## Task details
Please state the number of lines in the entries below where the word "startpoint" appears. Include nothing else.

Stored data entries
BEGIN

File: config.mk
export PLATFORM = sky130hd
export DESIGN_NAME = Layer_3
export DESIGN_NICKNAME = Layer_3
export VERILOG_FILES = /design/flow/design.v
export SDC_FILE = /design/flow/constraint.sdc
export NUM_CORES = 4
export LEC_CHECK = 1
export CORE_AREA = 10 10 179 179
export DIE_AREA = 0 0 189 189
export SYNTH_HDL_FRONTEND = slang
export SYNTH_MEMORY_MAX_BITS = 65536
File: constraint.sdc
current_design Layer_3

set clk_period 1.6
set clk_io_pct 0.2

create_clock -name clk0 -period $clk_period [get_ports {clk}]

set non_clock_inputs [all_inputs -no_clocks]
set_input_delay [expr $clk_period * $clk_io_pct] -clock clk0 $non_clock_inputs
set_output_delay [expr $clk_period * $clk_io_pct] -clock clk0 [all_outputs]
File: design.v
module Layer_3 #(parameter NN = 10,numWeight=30,dataWidth=16,layerNum=3,sigmoidSize=10,weightIntWidth=4,actType="relu")
    (
    input           clk,
    input           rst,
    input           weightValid,
    input           biasValid,
    input [31:0]    weightValue,
    input [31:0]    biasValue,
    input [31:0]    config_layer_num,
    input [31:0]    config_neuron_num,
    input           x_valid,
    input [dataWidth-1:0]    x_in,
    output [NN-1:0]     o_valid,
    output [NN*dataWidth-1:0]  x_out
    );
neuron #(.numWeight(numWeight),.layerNo(layerNum),.neuronNo(0),.dataWidth(dataWidth),.sigmoidSize(sigmoidSize),.weightIntWidth(weightIntWidth),.actType(actType),.weightFile("w_3_0.mif"),.biasFile("b_3_0.mif"))n_0(
        .clk(clk),
        .rst(rst),
        .myinput(x_in),
        .weightValid(weightValid),
        .biasValid(biasValid),
        .weightValue(weightValue),
        .biasValue(biasValue),
        .config_layer_num(config_layer_num),
        .config_neuron_num(config_neuron_num),
        .myinputValid(x_valid),
        .out(x_out[0*dataWidth+:dataWidth]),
        .outvalid(o_valid[0])
        );
neuron #(.numWeight(numWeight),.layerNo(layerNum),.neuronNo(1),.dataWidth(dataWidth),.sigmoidSize(sigmoidSize),.weightIntWidth(weightIntWidth),.actType(actType),.weightFile("w_3_1.mif"),.biasFile("b_3_1.mif"))n_1(
        .clk(clk),
        .rst(rst),
        .myinput(x_in),
        .weightValid(weightValid),
        .biasValid(biasValid),
        .weightValue(weightValue),
        .biasValue(biasValue),
        .config_layer_num(config_layer_num),
        .config_neuron_num(config_neuron_num),
        .myinputValid(x_valid),
        .out(x_out[1*dataWidth+:dataWidth]),
        .outvalid(o_valid[1])
        );
neuron #(.numWeight(numWeight),.layerNo(layerNum),.neuronNo(2),.dataWidth(dataWidth),.sigmoidSize(sigmoidSize),.weightIntWidth(weightIntWidth),.actType(actType),.weightFile("w_3_2.mif"),.biasFile("b_3_2.mif"))n_2(
        .clk(clk),
        .rst(rst),
        .myinput(x_in),
        .weightValid(weightValid),
        .biasValid(biasValid),
        .weightValue(weightValue),
        .biasValue(biasValue),
        .config_layer_num(config_layer_num),
        .config_neuron_num(config_neuron_num),
        .myinputValid(x_valid),
        .out(x_out[2*dataWidth+:dataWidth]),
        .outvalid(o_valid[2])
        );
neuron #(.numWeight(numWeight),.layerNo(layerNum),.neuronNo(3),.dataWidth(dataWidth),.sigmoidSize(sigmoidSize),.weightIntWidth(weightIntWidth),.actType(actType),.weightFile("w_3_3.mif"),.biasFile("b_3_3.mif"))n_3(
        .clk(clk),
        .rst(rst),
        .myinput(x_in),
        .weightValid(weightValid),
        .biasValid(biasValid),
        .weightValue(weightValue),
        .biasValue(biasValue),
        .config_layer_num(config_layer_num),
        .config_neuron_num(config_neuron_num),
        .myinputValid(x_valid),
        .out(x_out[3*dataWidth+:dataWidth]),
        .outvalid(o_valid[3])
        );
neuron #(.numWeight(numWeight),.layerNo(layerNum),.neuronNo(4),.dataWidth(dataWidth),.sigmoidSize(sigmoidSize),.weightIntWidth(weightIntWidth),.actType(actType),.weightFile("w_3_4.mif"),.biasFile("b_3_4.mif"))n_4(
        .clk(clk),
        .rst(rst),
        .myinput(x_in),
        .weightValid(weightValid),
        .biasValid(biasValid),
        .weightValue(weightValue),
        .biasValue(biasValue),
        .config_layer_num(config_layer_num),
        .config_neuron_num(config_neuron_num),
        .myinputValid(x_valid),
        .out(x_out[4*dataWidth+:dataWidth]),
        .outvalid(o_valid[4])
        );
neuron #(.numWeight(numWeight),.layerNo(layerNum),.neuronNo(5),.dataWidth(dataWidth),.sigmoidSize(sigmoidSize),.weightIntWidth(weightIntWidth),.actType(actType),.weightFile("w_3_5.mif"),.biasFile("b_3_5.mif"))n_5(
        .clk(clk),
        .rst(rst),
        .myinput(x_in),
        .weightValid(weightValid),
        .biasValid(biasValid),
        .weightValue(weightValue),
        .biasValue(biasValue),
        .config_layer_num(config_layer_num),
        .config_neuron_num(config_neuron_num),
        .myinputValid(x_valid),
        .out(x_out[5*dataWidth+:dataWidth]),
        .outvalid(o_valid[5])
        );
neuron #(.numWeight(numWeight),.layerNo(layerNum),.neuronNo(6),.dataWidth(dataWidth),.sigmoidSize(sigmoidSize),.weightIntWidth(weightIntWidth),.actType(actType),.weightFile("w_3_6.mif"),.biasFile("b_3_6.mif"))n_6(
        .clk(clk),
        .rst(rst),
        .myinput(x_in),
        .weightValid(weightValid),
        .biasValid(biasValid),
        .weightValue(weightValue),
        .biasValue(biasValue),
        .config_layer_num(config_layer_num),
        .config_neuron_num(config_neuron_num),
        .myinputValid(x_valid),
        .out(x_out[6*dataWidth+:dataWidth]),
        .outvalid(o_valid[6])
        );
neuron #(.numWeight(numWeight),.layerNo(layerNum),.neuronNo(7),.dataWidth(dataWidth),.sigmoidSize(sigmoidSize),.weightIntWidth(weightIntWidth),.actType(actType),.weightFile("w_3_7.mif"),.biasFile("b_3_7.mif"))n_7(
        .clk(clk),
        .rst(rst),
        .myinput(x_in),
        .weightValid(weightValid),
        .biasValid(biasValid),
        .weightValue(weightValue),
        .biasValue(biasValue),
        .config_layer_num(config_layer_num),
        .config_neuron_num(config_neuron_num),
        .myinputValid(x_valid),
        .out(x_out[7*dataWidth+:dataWidth]),
        .outvalid(o_valid[7])
        );
neuron #(.numWeight(numWeight),.layerNo(layerNum),.neuronNo(8),.dataWidth(dataWidth),.sigmoidSize(sigmoidSize),.weightIntWidth(weightIntWidth),.actType(actType),.weightFile("w_3_8.mif"),.biasFile("b_3_8.mif"))n_8(
        .clk(clk),
        .rst(rst),
        .myinput(x_in),
        .weightValid(weightValid),
        .biasValid(biasValid),
        .weightValue(weightValue),
        .biasValue(biasValue),
        .config_layer_num(config_layer_num),
        .config_neuron_num(config_neuron_num),
        .myinputValid(x_valid),
        .out(x_out[8*dataWidth+:dataWidth]),
        .outvalid(o_valid[8])
        );
neuron #(.numWeight(numWeight),.layerNo(layerNum),.neuronNo(9),.dataWidth(dataWidth),.sigmoidSize(sigmoidSize),.weightIntWidth(weightIntWidth),.actType(actType),.weightFile("w_3_9.mif"),.biasFile("b_3_9.mif"))n_9(
        .clk(clk),
        .rst(rst),
        .myinput(x_in),
        .weightValid(weightValid),
        .biasValid(biasValid),
        .weightValue(weightValue),
        .biasValue(biasValue),
        .config_layer_num(config_layer_num),
        .config_neuron_num(config_neuron_num),
        .myinputValid(x_valid),
        .out(x_out[9*dataWidth+:dataWidth]),
        .outvalid(o_valid[9])
        );
endmodule
`timescale 1ns / 1ps
module Weight_Memory #(parameter numWeight = 3, neuronNo=5,layerNo=1,addressWidth=10,dataWidth=16,weightFile="w_1_15.mif") 
    ( 
    input clk,
    input wen,
    input ren,
    input [addressWidth-1:0] wadd,
    input [addressWidth-1:0] radd,
    input [dataWidth-1:0] win,
    output reg [dataWidth-1:0] wout);
    reg [dataWidth-1:0] mem [numWeight-1:0];
        initial
		begin
	        $readmemb(weightFile, mem);
	    end
    always @(posedge clk)
    begin
        if (ren)
        begin
            wout <= mem[radd];
        end
    end 
endmodule
`timescale 1ns / 1ps
module neuron #(parameter layerNo=0,neuronNo=0,numWeight=784,dataWidth=16,sigmoidSize=5,weightIntWidth=1,
                actType="relu",biasFile="",weightFile="")(
    input           clk,
    input           rst,
    input [dataWidth-1:0]    myinput,
    input           myinputValid,
    input           weightValid,
    input           biasValid,
    input [31:0]    weightValue,
    input [31:0]    biasValue,
    input [31:0]    config_layer_num,
    input [31:0]    config_neuron_num,
    output[dataWidth-1:0]    out,
    output reg      outvalid   
    );
    parameter addressWidth = $clog2(numWeight);
    parameter IntWidthExtend = addressWidth;
    reg         wen;
    wire        ren;
    reg [addressWidth-1:0] w_addr;
    reg [addressWidth:0]   r_addr; 
    reg [dataWidth-1:0]  w_in;
    wire signed [dataWidth-1:0] w_out;
    reg signed [2*dataWidth-1:0]  mul; 
    reg signed [2*dataWidth-1+IntWidthExtend:0]  sum;
    reg signed [2*dataWidth-1:0]  bias;
    reg [31:0]    biasReg[0:0];
    reg         weight_valid;
    reg         mult_valid;
    wire        mux_valid;
    reg         sigValid; 
    wire signed [2*dataWidth-1+IntWidthExtend:0] comboAdd;
    wire signed [2*dataWidth-1+IntWidthExtend:0] BiasAdd;
    reg  signed [dataWidth-1:0] myinputd;
    reg muxValid_d;
    reg muxValid_f;
    reg addr=0;
    always @(posedge clk)
    begin
        if(rst)
        begin
            w_addr <= {addressWidth{1'b1}};
            wen <=0;
        end
        else if(weightValid & (config_layer_num==layerNo) & (config_neuron_num==neuronNo))
        begin
            w_in <= weightValue;
            w_addr <= w_addr + 1;
            wen <= 1;
        end
        else
            wen <= 0;
    end
    assign mux_valid = mult_valid;
    assign comboAdd = mul + sum;
    assign BiasAdd = bias + sum;
    assign ren = myinputValid;
		initial
		begin
			$readmemb(biasFile,biasReg);
		end
		always @(posedge clk)
		begin
            bias <= {biasReg[addr][dataWidth-1:0],{dataWidth{1'b0}}};
        end
    always @(posedge clk)
    begin
        if(rst|outvalid)
            r_addr <= 0;
        else if(myinputValid)
            r_addr <= r_addr + 1;
    end
    always @(posedge clk)
    begin
        mul  <= myinputd * w_out;
    end
    always @(posedge clk)
    begin
        if(rst|outvalid)
            sum <= 0;
        else if((r_addr == numWeight) & muxValid_f) sum <= BiasAdd; 
        else if(mux_valid) sum <= comboAdd;
    end
    always @(posedge clk)
    begin
        myinputd <= myinput;
        weight_valid <= myinputValid;
        mult_valid <= weight_valid;
        sigValid <= ((r_addr == numWeight) & muxValid_f) ? 1'b1 : 1'b0;
        outvalid <= sigValid;
        muxValid_d <= mux_valid;
        muxValid_f <= !mux_valid & muxValid_d;
    end
    Weight_Memory #(.numWeight(numWeight),.neuronNo(neuronNo),.layerNo(layerNo),.addressWidth(addressWidth),
                    .dataWidth(dataWidth),.weightFile(weightFile)) 
    WM(
        .clk(clk),
        .wen(wen),
        .ren(ren),
        .wadd(w_addr),
        .radd(r_addr),
        .win(w_in),
        .wout(w_out)
    );
	generate
		if(actType == "sigmoid")
		begin:siginst
			Sig_ROM #(.inWidth(sigmoidSize),.dataWidth(dataWidth)) s1(
			.clk(clk),
			.x(sum[2*dataWidth-1-:sigmoidSize]),
			.out(out)
		);
		end
		else
		begin:ReLUinst
		  wire signed [2*dataWidth-1:0] sum_temp;
		  assign sum_temp = sum[2*dataWidth-1:0];
			ReLU #(.dataWidth(dataWidth),.weightIntWidth(weightIntWidth),.IntWidthExtend(IntWidthExtend)) s1 (
			.clk(clk),
			.x(sum),
			.out(out)
		);
		end
	endgenerate
endmodule
module ReLU  #(parameter dataWidth=16,weightIntWidth=4,IntWidthExtend=10) (
    input           clk,
    input   [2*dataWidth+IntWidthExtend-1:0]   x,
    output  reg [dataWidth-1:0]  out
);
always @(posedge clk)
begin
    if($signed(x) >= 0) begin
        if(|x[$left(x)-:weightIntWidth+IntWidthExtend+1])  
            out <= {1'b0,{(dataWidth-1){1'b1}}};  
        else
            out <= x[2*dataWidth-weightIntWidth-1-:dataWidth];  
    end
    else
        out <= 0;      
end
endmodule
File: run.sh
#!/bin/bash
# OpenROAD 26Q1-2900-gdf79404cd8, Yosys 0.63+post, stock flow scripts
make -C /OpenROAD-flow-scripts/flow DESIGN_CONFIG=/design/flow/config.mk WORK_HOME=/design/flow/orfs finish
==> job_summary.md <==
## Synthesis and layout report

| Metric | Value |
|---|---|
| Design Power | 4.45 mW |
| Final critical-path required period | 1490 ps |
| Hold-fix buffer count after cts | 0 |
| Post-synthesis simple-gate area fraction | 14.9% |
| Final RePlAce weighted congestion | 0.743 |
| Critical path cell sequence | clkdlybuf4s50_1 |
| Setup slack of the worst register-to-register path | 440 ps |
| Clock insertion delay at the later pin of the skew report | 330 ps |
| Fraction of the yosys area taken by sequential cells | 37.0% |
| CTS clock-pin slew for the worst setup and hold paths | 60 ps |
| Reg-to-reg startpoint | n_3.r_addr[0] |
| Leading area contributor after synthesis | sky130_fd_sc_hd__dfxtp_1 |
| Xor-xnor portion of the synthesized cell area | 7.72% |
| Endpoint of the worst hold path | n_4.outvalid |
| Highest Signal Layer | met4 |
| Global-route usage over all layers | 3.90% |
| Detailed route wirelength on metal2 | 3180 um |
| Worst reg2reg endpoint | n_3.r_addr[5] |
| DRC viols | 0 |
| CP required | 1280 ps |
| Pin count of the biggest net entering global routing | 17 |
| Maximum ir drop on the vdd rail | 0.458 mV |
| Fin Setup TNS | 0 ps |
| CTS tree | built |
| Post-synth EDFFs | 0 |
| Number of gates resized after CTS | 0 |
| I/O Buffers | 12 |
| Sequential cell area | 0.00168 mm^2 |
| Chip height | 189 um |
| Post-CTS Repair Setup Buffers | 0 |
| Number of global-route vias before repair | 2714 |
| Number of max-capacitance violations reported | 0 |
| Detailed-route vias per instance | 2.89 |
| X dimension of the die | 189 um |
| Yosys warnings | 0 |
| Endpoint class of the critical path | output port |
| Final count of negative-setup-slack endpoints | 0 |
| Total cells reported by yosys after synthesis | 505 |
| Syn avg cell area | 8.99 um^2 |
| FF+latch count, synth | 84 |
| Worst Min Path Start | n_4.sigValid |
| Category of the worst setup path launch point | register |
| Tightest Hold Check Type | register to register |
| Total of fill cells in the finished design | 3137 |
| Row cnt | 61 |
| Final Max Slew Viols | 0 |
| Biggest cell delay along the critical path | 520 ps |
| Final antenna diode count | 0 |
| Total number of clock tree sinks | 84 |
| Die Footprint | 0.0357 mm^2 |
| Global-route wire length before repair | 12100 um |
| Remaining global-route overflow | 0 |
| Mean routed wirelength per cell | 8.44 um |
| Met1 Routed Length | 3770 um |
| Final Cycle Share | 93.4% |
| Area fraction in mux cells | 0% |
| Start-to-end type of the worst setup path | register to output port |
| Number of distinct library cell variants in the gate-level netlist after synthesis | 25 |
| Metal3 WL | 465 um |
| Root Driver | sky130_fd_sc_hd__clkbuf_16 |
| Dominant kind of combinational cell | buffers and inverters |
| Number of cells on the worst reg-to-reg path | 3 |
| Maximum root-to-sink buffer count | 2 |
| Post-synthesis compound-gate area fraction | 3.86% |
| Most numerous cell types in the synthesized netlist | sky130_fd_sc_hd__buf_4, sky130_fd_sc_hd__dfxtp_1, sky130_fd_sc_hd__nor2_1 |
| Top cell type by instance count after synthesis | sky130_fd_sc_hd__buf_4 |
| Cell count after synthesis | 505 |
| Number of cells on the worst hold path | 0 |
| Largest fanout on the critical path | 2 |
| IO Count | 319 |
| CTS buffer count | 9 |
| Area fraction in full adders, half adders and majority gates | 5.51% |
| Post-route antenna net violation count | 0 |
| Final tally of hold violations | 0 |
| Prevailing post-synth register cell | sky130_fd_sc_hd__dfxtp_1 |
| Post-synthesis async set-or-reset flop share | 0% |
| Area of combinational cells with multiple inputs | 0.00205 mm^2 |
| Reported leakage power | 1.98 nW |
| Drt first-iter violations | 117 |
| Number of antenna violations at the first check in global routing | 0 |
| Cell type of the slowest stage on the worst timing path | sky130_fd_sc_hd__clkdlybuf4s50_1 |
| Setup repair after global routing missed its margin | false |
| Post-synth top area share | 37.0% |
| Share of cells above drive strength 1 | 8.14% |
| Post-synth area from yosys stat | 0.00454 mm^2 |
| Vias after detailed routing | 2586 |
| Wire length after detailed routing | 7550 um |
| Fp_density | 16.2% |
| Pre-antenna DRT Iters | 4 |
| Outcome | finished clean |
| Mapped cell area | 0.00454 mm^2 |
| Worst Path Arrival | 1170 ps |
| H-tree Lvls | 3 |
| Achievable frequency | 669 MHz |
| Ratio of total power to cell area | 936 mW/mm^2 |
| CORE AREA | 0.0280 mm^2 |
| Biggest area cells | sky130_fd_sc_hd__dfxtp_1, sky130_fd_sc_hd__buf_4, sky130_fd_sc_hd__xor2_1, sky130_fd_sc_hd__ha_1, sky130_fd_sc_hd__nor2_1 |
| Tool Warnings | 181 |
| Layout overhead on the synthesized area | 4.63% |
| Dpl hpwl | 5720 um |
| Worst clock skew | 8.04 ps |
| Count of buffering cells on the critical path with inverters included | 1 |
| Kind of cell adding the most delay to the critical path | buffers and inverters |
flip-flops by register name (all words and copies together) (netlist names), 6 cells and up:
| name | cells |
|---|---|
| n_7.r_addr | 6 |
| n_2.r_addr | 6 |
| n_1.r_addr | 6 |
| n_3.r_addr | 6 |
| n_4.r_addr | 6 |
| n_8.r_addr | 6 |
| n_9.r_addr | 6 |
| n_5.r_addr | 6 |
| n_0.r_addr | 6 |
| n_6.r_addr | 6 |
worst max-delay path by stage:
stage / startpoint / endpoint / slack [ps] / cells past startpoint
final: n_5.outvalid / o_valid[5] / 110 / 1
after global routing: n_1.outvalid / o_valid[1] / 60 / 1
after CTS: n_5.outvalid / o_valid[5] / 50 / 1
kinds of logic (layout without fill, tap and decap cells):
logic type      Yosys count  in the layout
buf+inv                 198             50
fa+ha+maj                20             20
flops                    84             84
xor+xnor                 40             40
simple gates            132            132
compound gates           30             30
other cells               1            160
per-stage QoR:
stage	cell area, um^2	hold slack, ps	worst slack, ps	instances	utilization [%]
after global placement	4460	311	-3.35	878	15.9
final	4750	326	106	894	17.0
after detailed placement	4460	313	-7.04	878	15.9
after CTS	4750	329	48.3	894	17.0
after floorplan	5140	310	423	664	-
after global routing	4750	332	57.9	894	17.0
layer usage:
layer  track usage (%)  vias to the layer above
met5                 0                        -
met4             0.672                        0
met3              1.08                        8
met2              5.92                      135
met1              5.50                     1127
li1                  -                     1316
report_power, final:
part,internal (mW),switching [mW]
Clock,1.11,0.846
Sequential,2.15,0.0738
Combinational,0.112,0.151
Total,3.38,1.07
layout by cell type (no fill, tap or decap), types with 11 or more instances in the layout:
cell type,instances
sky130_fd_sc_hd__nand4_1,20
sky130_fd_sc_hd__clkdlybuf4s50_1,11
sky130_fd_sc_hd__xor2_1,30
sky130_fd_sc_hd__nand2_1,20
sky130_fd_sc_hd__conb_1,160
sky130_fd_sc_hd__dfxtp_1,84
sky130_fd_sc_hd__buf_4,11
sky130_fd_sc_hd__nor2_1,56
sky130_fd_sc_hd__ha_1,20
final cells by class:
| cell class | instances | area share, % |
|---|---|---|
| clock inverter | 6 | 0.975 |
| timing repair buffer | 24 | 4.58 |
| inverter | 10 | 0.790 |
| multi-input combinational | 382 | 43.3 |
| tap | 378 | 9.96 |
| clock buffer | 10 | 5.03 |
| sequential | 84 | 35.4 |
Power is estimated from default activity; no workload was simulated.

END

## Result for this exercise
2